## ASSIGNED TASK
Take the records below and retype them line by line, from the first line through the one containing "output logic refresh_err;"; stop there.

DATA section start

--- src/flat_wrapper.sv ---
// flat-port wrapper written by rule: the top's interface ports become plain ports
module ddr_refresh_scheduler_flat import ddr_refresh_scheduler_pkg::*;
#(
    parameter int unsigned T_REFI       = DEF_T_REFI,
    parameter int unsigned T_RFC        = DEF_T_RFC,
    parameter int unsigned T_RP         = DEF_T_RP,
    parameter int unsigned MAX_POSTPONE = DEF_MAX_POSTPONE,
    parameter int unsigned CNT_W        = DEF_CNT_W
)
  (CK_t, reset, init_done, refresh_owed, urgent, refresh_err, bus_ctrl_idle, bus_banks_open, bus_cmd_ack, bus_block_cmd, bus_cmd_valid, bus_cmd_type);
  ddr_refresh_scheduler_if bus_i ();
  input  logic CK_t;
  input  logic reset;
  input  logic init_done;
  output logic [3:0] refresh_owed;
  output logic urgent;
  output logic refresh_err;
  input wire logic [$bits(bus_i.ctrl_idle)-1:0] bus_ctrl_idle;
  input wire logic [$bits(bus_i.banks_open)-1:0] bus_banks_open;
  input wire logic [$bits(bus_i.cmd_ack)-1:0] bus_cmd_ack;
  output wire logic [$bits(bus_i.block_cmd)-1:0] bus_block_cmd;
  output wire logic [$bits(bus_i.cmd_valid)-1:0] bus_cmd_valid;
  output wire logic [$bits(bus_i.cmd_type)-1:0] bus_cmd_type;
  assign bus_i.ctrl_idle = bus_ctrl_idle;
  assign bus_i.banks_open = bus_banks_open;
  assign bus_i.cmd_ack = bus_cmd_ack;
  assign bus_block_cmd = bus_i.block_cmd;
  assign bus_cmd_valid = bus_i.cmd_valid;
  assign bus_cmd_type = bus_i.cmd_type;
  ddr_refresh_scheduler #(.T_REFI(T_REFI), .T_RFC(T_RFC), .T_RP(T_RP), .MAX_POSTPONE(MAX_POSTPONE), .CNT_W(CNT_W)) u_core (.CK_t(CK_t), .reset(reset), .init_done(init_done), .bus(bus_i), .refresh_owed(refresh_owed), .urgent(urgent), .refresh_err(refresh_err));
endmodule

DATA section end

## SOLUTION FOR THIS TASK
--- src/flat_wrapper.sv ---
// flat-port wrapper written by rule: the top's interface ports become plain ports
module ddr_refresh_scheduler_flat import ddr_refresh_scheduler_pkg::*;
#(
    parameter int unsigned T_REFI       = DEF_T_REFI,
    parameter int unsigned T_RFC        = DEF_T_RFC,
    parameter int unsigned T_RP         = DEF_T_RP,
    parameter int unsigned MAX_POSTPONE = DEF_MAX_POSTPONE,
    parameter int unsigned CNT_W        = DEF_CNT_W
)
  (CK_t, reset, init_done, refresh_owed, urgent, refresh_err, bus_ctrl_idle, bus_banks_open, bus_cmd_ack, bus_block_cmd, bus_cmd_valid, bus_cmd_type);
  ddr_refresh_scheduler_if bus_i ();
  input  logic CK_t;
  input  logic reset;
  input  logic init_done;
  output logic [3:0] refresh_owed;
  output logic urgent;
  output logic refresh_err;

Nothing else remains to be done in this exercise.